Question

Problem Analyzing Tumor-Normal Pairs With Varscan

1

Entering edit mode

13.0 years ago

tommivat ▴ 250

I am using Varscan 2.2.11 to analyze a tumor-normal pair of whole exome NGS data. I used 1000genomes reference genome (from here) and my .bam files are sorted. I use shell script similar to this to call VarScan and get the following summary after my run:

2 015 987 104 positions in tumor
2 015 519 315 positions shared in normal
   90 913 571 had sufficient coverage for comparison
            0 were called Reference
          496 were mixed SNP-indel calls and filtered
   90 834 408 were called Germline
            0 were called LOH
            0 were called Somatic
        78667 were called Unknown
            0 were called Variant

Obviously, there are some problems, since almost all positions with sufficient coverage are called Germline and none are called Reference. Can you point out what am I doing wrong, please.

varscan cancer samtools next-gen • 4.4k views

ADD COMMENT • link updated 4.8 years ago by Biostar 20 • written 13.0 years ago by tommivat ▴ 250

2

Entering edit mode

I suspect that the reference used in the alignment (which I haven't done myself) and paired analysis has to be same. In this case, I do not (yet) know which reference was used in alignment. Can you confirm if this can create the problem above.

ADD REPLY • link 13.0 years ago by tommivat ▴ 250

2

Entering edit mode

The header of your bam file should contain information about which reference was used for alignment.

ADD REPLY • link 13.0 years ago by Chris Miller 22k

score 2 · Answer 1 · 2012-08-14

2

Entering edit mode

13.0 years ago

Matt Shirley 10k

You most likely need to realign one or both of your samples to the same reference. To confirm that the BAM files are actually using different references:

samtools view -H normal.bam | egrep "@SQ" > normal
samtools view -H tumor.bam | egrep "@SQ" > tumor
diff -y normal tumor

The above is just a simple way of grabbing the sequence dictionary from the header and comparing. If there are any differences between your files, then you will need to align them both to the same reference.
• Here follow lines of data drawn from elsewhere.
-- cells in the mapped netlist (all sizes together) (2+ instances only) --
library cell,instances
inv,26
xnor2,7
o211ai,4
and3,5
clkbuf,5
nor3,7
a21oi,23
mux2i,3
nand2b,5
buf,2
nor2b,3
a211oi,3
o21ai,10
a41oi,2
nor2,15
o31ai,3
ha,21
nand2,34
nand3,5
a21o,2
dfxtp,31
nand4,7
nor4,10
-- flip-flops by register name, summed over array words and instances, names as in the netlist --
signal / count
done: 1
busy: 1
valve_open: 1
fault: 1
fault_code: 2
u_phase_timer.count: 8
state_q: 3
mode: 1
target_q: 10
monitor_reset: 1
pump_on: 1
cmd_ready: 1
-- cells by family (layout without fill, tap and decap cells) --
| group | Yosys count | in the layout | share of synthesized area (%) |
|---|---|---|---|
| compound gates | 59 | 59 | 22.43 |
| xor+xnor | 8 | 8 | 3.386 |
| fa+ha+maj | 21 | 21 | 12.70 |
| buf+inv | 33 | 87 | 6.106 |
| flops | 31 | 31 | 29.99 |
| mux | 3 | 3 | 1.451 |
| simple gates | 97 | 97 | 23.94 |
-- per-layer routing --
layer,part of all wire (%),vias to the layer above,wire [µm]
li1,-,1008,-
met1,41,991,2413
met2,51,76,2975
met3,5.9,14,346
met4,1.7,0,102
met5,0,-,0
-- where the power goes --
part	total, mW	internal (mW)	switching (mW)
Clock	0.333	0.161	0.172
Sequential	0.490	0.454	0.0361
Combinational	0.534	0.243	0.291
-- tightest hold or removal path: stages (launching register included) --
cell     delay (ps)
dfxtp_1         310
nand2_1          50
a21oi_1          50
ADD COMMENT • link 13.0 years ago by Matt Shirley 10k

0

Entering edit mode

Thank you for the answer! There are no differences in headers. Do you still think I need to realign both samples to my current reference? How is such a realignment done? (I realize this must be a simple task but I haven't works with samtools too much.)

ADD REPLY • link 13.0 years ago by tommivat ▴ 250

1

Entering edit mode

I think that you are probably using a reference genome sequence that does not match what you two BAM files were aligned to. Try tracking down the reference that your BAM files were aligned to and specifying that as the reference for VarScan2.